Oats to Gluten Free Oats: This was a knew switch to me that I was unsure of.  But knew research on gluten goes to show that gluten free oats gives the benefits of oats but with better digestion.  

Artificial Sweetener to Stevia:  Hard for me to give up aspartame but stevia is a natural form of low calorie sweetener and makes my home made weight gainer shakes just as tolerable.  
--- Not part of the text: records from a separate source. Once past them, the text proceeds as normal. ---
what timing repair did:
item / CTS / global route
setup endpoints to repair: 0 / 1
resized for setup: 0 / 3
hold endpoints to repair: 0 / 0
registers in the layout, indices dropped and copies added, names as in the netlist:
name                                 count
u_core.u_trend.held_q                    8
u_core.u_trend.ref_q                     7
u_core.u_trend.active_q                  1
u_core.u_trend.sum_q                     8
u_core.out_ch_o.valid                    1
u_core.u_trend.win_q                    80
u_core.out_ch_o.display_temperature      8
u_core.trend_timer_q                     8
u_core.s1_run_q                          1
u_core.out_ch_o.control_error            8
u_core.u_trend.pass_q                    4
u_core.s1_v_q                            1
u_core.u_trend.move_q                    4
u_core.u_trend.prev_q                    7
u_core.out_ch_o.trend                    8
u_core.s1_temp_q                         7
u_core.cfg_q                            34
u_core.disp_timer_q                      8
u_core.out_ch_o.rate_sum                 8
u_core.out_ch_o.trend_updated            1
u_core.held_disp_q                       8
==> src/rtl/core/slrrip_pkg.sv <==
// Shared types and constants for the RRIP replacement core with signature insertion
// and stream bypass. It has no dependencies and is compiled first.
`default_nettype none

package slrrip_pkg;

    // Default geometry, handed to the top level as parameter defaults.
    localparam int SETS_DEF     = 2048;
    localparam int WAYS_DEF     = 16;
    localparam int SIG_BITS_DEF = 4;

    // Fixed field widths of the two channels.
    localparam int SET_IN_W = 11;
    localparam int WAY_IN_W = 4;
    localparam int ADDR_W   = 64;
    localparam int PC_W     = 8;
    localparam int VICT_W   = 4;
    localparam int RV_W     = 2;
    localparam int CNT_W    = 2;

    typedef logic [RV_W-1:0]   rv_t;
    typedef logic [CNT_W-1:0]  cnt_t;
    typedef logic [ADDR_W-1:0] addr_t;

    localparam rv_t   RV_MAX        = 2'd3;
    localparam rv_t   RV_MID        = 2'd1;
    localparam rv_t   RV_NEAR       = 2'd0;
    localparam cnt_t  CNT_MAX       = 2'd3;
    localparam cnt_t  CNT_RESET     = 2'd1;
    localparam cnt_t  STREAM_MAX    = 2'd3;
    localparam cnt_t  STREAM_THRESH = 2'd2;
    localparam addr_t STRIDE_LIMIT  = 64'd4096;

    // Request kinds.
    localparam logic KIND_FIND   = 1'b0;
    localparam logic KIND_UPDATE = 1'b1;

endpackage

`default_nettype wire

==> src/rtl/core/slrrip_scan.sv <==
// Shared scan unit: finds the first way at the maximum re-reference value in a
// packed set row and produces the aged row. Depends on slrrip_pkg.
`default_nettype none

module slrrip_scan
    import slrrip_pkg::*;
#(
    parameter int WAYS = WAYS_DEF
) (
    input  wire logic [RV_W*WAYS-1:0]     row,
    output logic                          found,
    output logic [$clog2(WAYS)-1:0]       first,
    output logic [RV_W*WAYS-1:0]          aged
);

    localparam int WAY_W = $clog2(WAYS);

    always_comb begin
        found = 1'b0;
        first = '0;
        aged  = row;
        // Walk downwards so that the lowest matching way wins.
        for (int w = WAYS - 1; w >= 0; w--) begin
            if (row[RV_W*w +: RV_W] == RV_MAX) begin
                found = 1'b1;
                first = WAY_W'(w);
            end else begin
                aged[RV_W*w +: RV_W] = row[RV_W*w +: RV_W] + rv_t'(1);
            end
        end
    end

endmodule

`default_nettype wire

==> config.mk <==
export PLATFORM = sky130hd
export DESIGN_NAME = slrrip_scan
export DESIGN_NICKNAME = d
export VERILOG_FILES = /design/src/rtl/core/slrrip_pkg.sv /design/src/rtl/core/slrrip_scan.sv
export SDC_FILE = /design/constraint.sdc
export NUM_CORES = 1
export LEC_CHECK = 0
export ABC_AREA = 1
export BUFFER_PORTS_ARGS = -buffer_cell sky130_fd_sc_hd__buf_2
export CAP_MARGIN = 40
export CORE_MARGIN = 5
export CORE_UTILIZATION = 29
export DETAILED_ROUTE_END_ITERATION = 8
export GPL_ROUTABILITY_DRIVEN = 0
export PLACE_DENSITY = 0.86
export SLEW_MARGIN = 10
export SYNTH_ARGS = -nofsm -noshare
export SYNTH_HDL_FRONTEND = slang
export SYNTH_SLANG_ARGS = --single-unit
==> constraint.sdc <==
create_clock -name vclk -period 0.9
set_clock_uncertainty 0.15 [all_clocks]
set_input_delay 0.045 -clock vclk [all_inputs]
set_output_delay 0.045 -clock vclk [all_outputs]
set_load 0.1 [all_outputs]
==> impl_results.md, run 1 <==
* Status: stopped before the end
* Failing step: clock tree synthesis
* Tool error: [ERROR DPL-0038] Utilization greater than 100%, impossible to legalize
* Netlist Area Pre-Place at 495 um2
* Post-CTS setup buffer count at 0
* Site Rows at 15
* Die height at 51.3 um
* Dpl hpwl at 3.01 mm
* Synth Instances at 103
* Starting Density at 29.7%
* Register area share after synthesis at 0%
* Place WS at -0.695 ns
* Post-synth top area share at 31.8%
* Mapped Nets at 135
* Distinct cells, synth at 17
* Largest area contributor in the netlist: nand2_1
* Die Wd at 51.3 um
* Hold Buf Count CTS at 0
* Top post-synthesis cells by area: nand2_1 (32%), or2_1 (20%), inv_1 (14%), nand2_2 (11%), nand2_4 (6.8%)
* Syn avg cell area at 4.81 um2
* Placed Instance Area at 1590 um2
* Ys Warns at 0
* Buffers on Ports at 69
* CTS resizes at 117
* I/O pin total at 69
synth_stat cells, drive strengths merged:
cell type / number
nand2: 54
a21boi: 1
inv: 19
nand3: 1
or2: 16
nand4: 1
nor2: 4
a21oi: 2
nor3: 1
a31o: 1
clkinv: 1
o21ai: 1
a31oi: 1
through the flow:
| stage | cells | util, % | hold WS [ns] |
|---|---|---|---|
| floorplan | 103 | - | 0.178 |
| global placement | 219 | 95.4 | 0.317 |
| detailed placement | 219 | 95.4 | 0.339 |
cells by family after synthesis:
kind of cell	share of synthesized area [%]
buffers and inverters	15.1
and+or+nand+nor	76.5
AOI/OAI and AO/OA	8.33
[src/hdl/ulre_pkg.sv]
// shared types and character codes for the uart receive ring line editor
package ulre_pkg;

   // control characters seen by the line editor
   localparam logic [7:0] CH_CR  = 8'h0d;
   localparam logic [7:0] CH_LF  = 8'h0a;
   localparam logic [7:0] CH_BS  = 8'h08;
   localparam logic [7:0] CH_DEL = 8'h7f;

   // request kinds
   localparam logic REQ_RX_BYTE   = 1'b0;
   localparam logic REQ_READ_LINE = 1'b1;

   // line_capacity register width and reset value
   localparam int unsigned CAP_W = 7;
   localparam logic [CAP_W-1:0] CAP_RESET = 7'd64;

   // sequencer states
   typedef enum logic [2:0] {
      ST_IDLE  = 3'b001,
      ST_DRAIN = 3'b010,
      ST_EMIT  = 3'b100
   } state_type;

   // decision of the edit unit for one ring byte
   typedef struct packed {
      logic finish;   // line terminator on a non-empty line
      logic erase;    // drop the last character
      logic append;   // store the byte at the current length
   } edit_type;

endpackage

[src/hdl/ulre_line_edit.sv]
// edit unit: classifies one ring byte against the current line state
module ulre_line_edit #(
   parameter int unsigned LEN_W = 6
) (
   input  logic [7:0]       ch,
   input  logic [LEN_W-1:0] line_len,
   input  logic [LEN_W-1:0] line_limit,
   output ulre_pkg::edit_type edit
);
   import ulre_pkg::*;

   logic is_end;
   logic is_erase;
   logic is_empty;

   // character classes
   always_comb begin
      is_end   = (ch == CH_CR) || (ch == CH_LF);
      is_erase = (ch == CH_BS) || (ch == CH_DEL);
      is_empty = (line_len == '0);
   end

   // terminators on an empty line and erase on an empty line do nothing
   always_comb begin
      edit.finish = is_end && !is_empty;
      edit.erase  = is_erase && !is_empty;
      edit.append = !is_end && !is_erase && (line_len < line_limit);
   end

endmodule

[src/hdl/uart_rx_ring_line_editor.sv]
// top level: receive ring fifo, line store and drain/emit sequencer
//
// A byte event (req_type 0) gives no result; the byte is dropped when the
// ring already holds RING_DEPTH-1 bytes. A read request (req_type 1) is
// accepted, then the edit unit consumes ring bytes one per cycle until a line
// finishes or the ring is seen empty, then the line characters are emitted
// one per cycle; there is a single ring read port. With line_capacity below
// two the request is answered right away and busy never rises. Results come
// out on rsp_valid one per cycle, with no way for the receiver to hold them
// off, so it must take every strobe. A request with no finished line gives
// one result with line_ready 0 and last 1. busy is high from the cycle after
// acceptance and falls in the cycle that the last result is on the ports.
// The line_capacity register may be written at any cycle the block is idle.
module uart_rx_ring_line_editor #(
   parameter int unsigned RING_DEPTH = 128,
   parameter int unsigned LINE_DEPTH = 64
) (
   input  logic                      clock,
   input  logic                      reset,
   // request channel
   input  logic                      start,
   output logic                      busy,
   input  logic                      req_type,
   input  logic [7:0]                req_rx_data,
   // response channel
   output logic                      rsp_valid,
   output logic                      rsp_line_ready,
   output logic [7:0]                rsp_line_char,
   output logic [5:0]                rsp_char_index,
   output logic                      rsp_last,
   // configuration channel
   input  logic                      csr_valid,
   output logic                      csr_ready,
   input  logic [ulre_pkg::CAP_W-1:0] csr_data
);
   import ulre_pkg::*;

   localparam int unsigned PTR_W = $clog2(RING_DEPTH);
   localparam int unsigned LEN_W = $clog2(LINE_DEPTH);
   localparam logic [PTR_W-1:0] PTR_LAST = PTR_W'(RING_DEPTH - 1);
   localparam logic [CAP_W-1:0] CAP_MAX  = CAP_W'(LINE_DEPTH);
   localparam logic [CAP_W-1:0] CAP_MIN  = CAP_W'(2);

   // storage
   logic [7:0] ring_mem [RING_DEPTH];
   logic [7:0] line_mem [LINE_DEPTH];

   state_type        state_ff, state_in;
   logic [PTR_W-1:0] head_ff, head_in;
   logic [PTR_W-1:0] tail_ff, tail_in;
   logic [LEN_W-1:0] len_ff, len_in;
   logic [LEN_W-1:0] limit_ff, limit_in;
   logic [LEN_W-1:0] idx_ff, idx_in;
   logic [CAP_W-1:0] cap_ff, cap_in;
   logic [7:0]       ring_rd_ff;
   logic [7:0]       line_rd_ff;
   logic             rsp_valid_ff, rsp_valid_in;
   logic             rsp_ready_ff, rsp_ready_in;
   logic [7:0]       rsp_char_ff, rsp_char_in;
   logic [LEN_W-1:0] rsp_idx_ff, rsp_idx_in;
   logic             rsp_last_ff, rsp_last_in;

   logic             accept;
   logic [PTR_W-1:0] head_next;
   logic [PTR_W-1:0] tail_next;
   logic [PTR_W-1:0] ring_rd_addr;
   logic [LEN_W-1:0] line_rd_addr;
   logic             ring_we;
   logic             line_we;
   edit_type         edit;

   // pointer increments with wrap at the ring depth
   always_comb begin
      head_next = (head_ff == PTR_LAST) ? '0 : head_ff + 1'b1;
      tail_next = (tail_ff == PTR_LAST) ? '0 : tail_ff + 1'b1;
   end

   assign accept    = start && (state_ff == ST_IDLE);
   assign busy      = (state_ff != ST_IDLE);
   assign csr_ready = 1'b1;

   // single edit unit, one ring byte per cycle
   ulre_line_edit #(
      .LEN_W(LEN_W)
   ) u_edit (
      .ch        (ring_rd_ff),
      .line_len  (len_ff),
      .line_limit(limit_ff),
      .edit      (edit)
   );

   // read addresses run one step ahead so data is ready when consumed
   always_comb begin
      ring_rd_addr = (state_ff == ST_DRAIN) ? tail_next : tail_ff;
      line_rd_addr = (state_ff == ST_EMIT) ? idx_ff + 1'b1 : '0;
   end

   // sequencer
   always_comb begin
      state_in     = state_ff;
      head_in      = head_ff;
      tail_in      = tail_ff;
      len_in       = len_ff;
      limit_in     = limit_ff;
      idx_in       = idx_ff;
      cap_in       = cap_ff;
      ring_we      = 1'b0;
      line_we      = 1'b0;
      rsp_valid_in = 1'b0;
      rsp_ready_in = 1'b0;
      rsp_char_in  = '0;
      rsp_idx_in   = '0;
      rsp_last_in  = 1'b1;

      if (csr_valid && csr_ready) begin
         cap_in = csr_data;
      end

      case (state_ff)
         ST_IDLE: begin
            if (accept) begin
               if (req_type == REQ_RX_BYTE) begin
                  if (head_next != tail_ff) begin
                     ring_we = 1'b1;
                     head_in = head_next;
                  end
               end else if (cap_ff < CAP_MIN) begin
                  rsp_valid_in = 1'b1;
               end else begin
                  limit_in = (cap_ff >= CAP_MAX) ? LEN_W'(LINE_DEPTH - 1)
                                                 : LEN_W'(cap_ff - 1'b1);
                  state_in = ST_DRAIN;
               end
            end
         end
         ST_DRAIN: begin
            if (tail_ff == head_ff) begin
               rsp_valid_in = 1'b1;
               state_in     = ST_IDLE;
            end else begin
               tail_in = tail_next;
               if (edit.finish) begin
                  idx_in   = '0;
                  state_in = ST_EMIT;
               end else if (edit.erase) begin
                  len_in = len_ff - 1'b1;
               end else if (edit.append) begin
                  line_we = 1'b1;
                  len_in  = len_ff + 1'b1;
               end
            end
         end
         ST_EMIT: begin
            rsp_valid_in = 1'b1;
            rsp_ready_in = 1'b1;
            rsp_char_in  = line_rd_ff;
            rsp_idx_in   = idx_ff;
            rsp_last_in  = (idx_ff == len_ff - 1'b1);
            idx_in       = idx_ff + 1'b1;
            if (rsp_last_in) begin
               len_in   = '0;
               state_in = ST_IDLE;
            end
         end
         default: begin
            state_in = ST_IDLE;
         end
      endcase
   end

   // control registers
   always_ff @(posedge clock) begin
      if (reset) begin
         state_ff     <= ST_IDLE;
         head_ff      <= '0;
         tail_ff      <= '0;
         len_ff       <= '0;
         cap_ff       <= CAP_RESET;
         rsp_valid_ff <= 1'b0;
      end else begin
         state_ff     <= state_in;
         head_ff      <= head_in;
         tail_ff      <= tail_in;
         len_ff       <= len_in;
         cap_ff       <= cap_in;
         rsp_valid_ff <= rsp_valid_in;
      end
   end

   // payload registers
   always_ff @(posedge clock) begin
      limit_ff     <= limit_in;
      idx_ff       <= idx_in;
      rsp_ready_ff <= rsp_ready_in;
      rsp_char_ff  <= rsp_char_in;
      rsp_idx_ff   <= rsp_idx_in;
      rsp_last_ff  <= rsp_last_in;
   end

   // ring memory
   always_ff @(posedge clock) begin
      if (ring_we) begin
         ring_mem[head_ff] <= req_rx_data;
      end
      ring_rd_ff <= ring_mem[ring_rd_addr];
   end

   // line memory
   always_ff @(posedge clock) begin
      if (line_we) begin
         line_mem[len_ff] <= ring_rd_ff;
      end
      line_rd_ff <= line_mem[line_rd_addr];
   end

   // response ports
   assign rsp_valid      = rsp_valid_ff;
   assign rsp_line_ready = rsp_ready_ff;
   assign rsp_line_char  = rsp_char_ff;
   assign rsp_char_index = 6'(rsp_idx_ff);
   assign rsp_last       = rsp_last_ff;

endmodule
[config.mk]
export PLATFORM = sky130hd
export DESIGN_NAME = uart_rx_ring_line_editor
export DESIGN_NICKNAME = d
export VERILOG_FILES = /design/src/hdl/ulre_pkg.sv /design/src/hdl/ulre_line_edit.sv /design/src/hdl/uart_rx_ring_line_editor.sv
export SDC_FILE = /design/constraint.sdc
export NUM_CORES = 2
export LEC_CHECK = 0
export BUFFER_PORTS_ARGS = -buffer_cell sky130_fd_sc_hd__buf_4
export CELL_PAD_IN_SITES_DETAIL_PLACEMENT = 0
export CELL_PAD_IN_SITES_GLOBAL_PLACEMENT = 1
export CORE_ASPECT_RATIO = 1.25
export CORE_UTILIZATION = 57
export CTS_CLUSTER_SIZE = 10
export DETAILED_ROUTE_END_ITERATION = 7
export PLACE_DENSITY = 0.9
export RECOVER_POWER = 50
export SYNTH_ARGS = -nofsm -noshare
export SYNTH_HDL_FRONTEND = slang
export SYNTH_HIERARCHICAL = 1
export SYNTH_SLANG_ARGS = --single-unit
[constraint.sdc]
create_clock -name clock -period 6.55 [get_ports clock]
set_input_delay 0.655 -clock clock [delete_from_list [all_inputs] [get_ports clock]]
set_output_delay 0.655 -clock clock [all_outputs]
set_load 0.03 [all_outputs]
==> summary.md <==
| Metric | Value |
|---|---|
| Run status | finished, violations left |
| Failing checks | max-capacitance violations, max-slew violations |
| Nets | 4672 |
| Worst Hold Depth | 2 |
| Final setup margin | 0.977 ns |
| Critical path type | in -> reg |
| Die W | 303 um |
| Yosys top cell area share | around 72% |
| Synth area leader | edfxtp_1 |
| Critical Path AT | 5.71 ns |
| Storage cell area | about 0.048 mm^2 |
| Final core occ | a little under two thirds |
| Final setup fails | 0 |
| Total Power | slightly above 0.02 W |
| Final min period | 5.57 ns |
| Critical path peak fanout | 65 |
| Initial Util | just under 60% |
| Mux share of post-synthesis cell area | 4.29% |
| Synth area leaders | edfxtp_1, nand2_1, nand3_1, mux2i_1, dfxtp_1 |
| Max-slew violations | 1485 |
| Syn avg cell area | about 14 um^2 |
| Final Skew | 0.0418 ns |
| Routability cong. | ~0.9 |
| Relative slew slack | -183% |
| WL/cell | 26.8 um |
| RSZ-0062 raised after global routing | false |
| Vias per inst | 6.47 |
| CTS H-tree lvls | 4 |
| CTS Hold Bufs | 0 |
| Most frequent cell after synthesis | edfxtp_1 |
| Row count | 137 |
| Synth Area in Compound Gates | roughly 5.7% |
| TritonCTS buffer count | 179 |
| Post-synth ARST share | 0% |
| Vias in the first global route | 39.3k |
| Post-CTS setup buffer count | 0 |
| Clk sinks | 1611 |
| Simple-Gate Fraction of Synth Area | about an eighth |
| Clk Latency, worst-skew pair | between 0.8 and 0.9 ns |
| Top post-synthesis cells by count | edfxtp_1, nand2_1, nand3_1 |
| Worst R2R Path Depth | 10 |
| Setup crit start kind | input port |
| Req. time, crit path | 6.68 ns |
| Synthesized Nets | 4672 |
| Synthesized instance count | 4641 |
| CP top delay family | buffers and inverters |
| Final WL | 166000 um |
| Seq/Total Area, Yosys | 74.0% |
| Setup TNS | 0 ns |
| Leak | between 20 and 25 nW |
| Clock buffer depth | 3 |
| Post-synthesis adder-cell area fraction | 0.213% |
| Wire length of the first global-routing pass | 246000 um |
| Largest net degree at the start of global routing | 140 |
| Top FF cell, synth | edfxtp_1 |
| Hold WC Path Type | in -> reg |
| Slew of the pin with the lowest slew margin | 4.25 ns |
| Synthesized area | 0.0645 mm^2 |
| Post-CTS Resized | 0 |
| Residual DRC | 0 |
| Fin crit share | 85.1% |
| Slowest stage cell, crit path | clkbuf_1 |
| Main combinational cell family by area after synthesis | simple AND/OR/NAND/NOR gates |
| Number of flops mapped to enable cells by yosys | 1548 |
| Pwr Density | 292 mW/mm^2 |
| Detailed placer's ending HPWL | 99900 um |
| Core Area | 0.112 mm^2 |
| CP Capture Type | flop |
| Dpl ws | 1.66 ns |
| Total global routing overflow | 0 |
| Die Height | 378 um |
| Fill cell count | 7864 |
| IO Pins | 39 |
| DRT iter0 DRCs | approximately 4.6k |
| Global-route usage over all layers | a little under 30% |
| Worst-path cell chain | clkbuf_1 > clkbuf_1 |
| Root Buffer | clkbuf_16 |
| Die area | 0.115 mm^2 |
| Area occupied by multi-input gates | around 0.016 mm^2 |
| Max Cap Viol | 23 |
| DRT antenna net count | 0 |
| Max stage delay on crit path | 2.53 ns |
| Drt first pass iters | 8 |
| Fin. Hold Viols | 0 |
| Synth-to-Final Area Change | 10.3% |
| PortBufs | 37 |
| Netlist cell types | 73 |
| Final Non-Filler Cells | 6202 |
| CP dominant cell by count | clkbuf_1 |
| Number of synthesized register bits | 1611 |
| Buf+Inv Stages, Crit Path | 2 |
| CP Depth | 2 |
| Xor/xnor share of the synthesized area | 0.475% |
| Clock-pin slew on the worst setup and hold paths | ~0.050 ns |
| CTS tree | built |
| Via count | ~40k |
| Placed insts | 5919 |
| Share of cells above drive strength 1 | 7.51% |
| Fmax | 179 MHz |
| VDD IR max | 0.284 mV |
| Ys Warns | 6 |
| Initial antenna violation count | 3 |
kinds of logic (layout without fill, tap and decap cells):
| kind of cell | after synthesis | in the layout |
|---|---|---|
| xor+xnor | 35 | 35 |
| fa+ha+maj | 11 | 11 |
| flops | 1611 | 1611 |
| compound gates | 495 | 495 |
| other cells | 1 | 4 |
| mux | 218 | 218 |
| simple gates | 1952 | 1952 |
| buf+inv | 318 | 417 |
flip-flops by register name (all words and copies together) (netlist names):
signal          flops
cap_ff              7
head_ff             7
idx_ff              6
len_ff              6
limit_ff            6
line_mem          512
line_rd_ff          8
ring_mem         1024
ring_rd_ff          8
rsp_char_index      6
rsp_last            1
rsp_line_char       8
rsp_line_ready      1
rsp_valid           1
state_ff            3
tail_ff             7
layout make-up:
type | instances | share of cell area, %
flip-flops and latches | 1611 | 67.1
clock inverters | 17 | 0.480
well taps | 1459 | 2.56
clock buffers | 263 | 6.73
repair buffers | 113 | 1.07
multi-input cells | 2712 | 22.0
diodes | 3 | 0.0105
inverters | 24 | 0.132
routing by layer:
metal | GRT usage [%] | up-vias | share of wire (%) | routed length, um
met5 | 0 | - | 0 | 0
met4 | 16.5 | 0 | 5.7 | 9530
met3 | 4.34 | 469 | 8.4 | 13900
li1 | - | 17500 | - | -
met2 | 49.4 | 2296 | 51 | 84000
met1 | 35.8 | 19800 | 35 | 58600
stage by stage:
| step | hold WS (ns) | instance area [um^2] |
|---|---|---|
| 2_1_floorplan | 0.406 | 64500 |
| 3_3_place_gp | 0.460 | 66200 |
| 3_5_place_dp | 0.464 | 66200 |
| 4_1_cts | 0.0691 | 71400 |
| 5_1_grt | 0.103 | 71200 |
| 6_report | 0.112 | 71200 |
placed cells by master (no fill, tap or decap), drive strengths merged, types with 5 or more instances in the layout:
cell type,instances
xnor2,26
inv,27
a31o,7
mux4,47
a22oi,20
o221ai,64
edfxtp,1548
o21ai,12
xor2,9
clkbuf,303
nand2,954
nand3,472
a21boi,5
a41o,8
a211o,5
mux2i,171
a21oi,99
a221oi,7
buf,73
nor2,276
or4,10
nand3b,7
nand4,63
and3,22
nor2b,44
ha,11
nor3,32
and2,18
a32oi,53
nand2b,17
a211oi,65
a31oi,53
clkinv,14
or3,7
a22o,6
a311oi,70
dfxtp,63
report_power, final:
| group | switching (W) | leakage (nW) | internal, W |
|---|---|---|---|
| sequential | 0.0000235 | 14.4 | 0.0114 |
| combinational | 0.000344 | 6.19 | 0.0000778 |
| clock | 0.00391 | 2.45 | 0.00506 |
| total | 0.00428 | 23.0 | 0.0165 |
worst paths after layout:
| check | startpoint | to | slack (ns) |
|---|---|---|---|
| max reg2reg | tail_ff[1] | ring_rd_ff[6] | 1.69 |
| max | req_rx_data[4] | ring_mem[41][4] | 0.98 |
| min | csr_data[6] | cap_ff[6] | 0.11 |
| min reg2reg | line_rd_ff[0] | rsp_line_char[0] | 0.47 |
Note: power is estimated with default switching activity, not from simulation.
Natural Honey to Raw honey- Why short myself on all the benefits of honey, has more nutrients than that shiny gold honey in most grocery stores, even has pollen in it still which isn't appealing at first.  But the stuff actually tastes better.

Ones a day Juice: I do think that it is important to get whole vegetables, but I have noticed a change in energy and even the way my skin looks from making my own vegetable juice.  Typically I use kale, green apple, sweet potato, ginger, beet, and celery.  

I created this to be critiqued and to spin some ideas off people who are in the same boat of trying to get the most from there food.  I believe that food is the foundation of this game.


----------



## pirovoliko (Oct 31, 2012)

Wanted to try black rice - thanks for the info.  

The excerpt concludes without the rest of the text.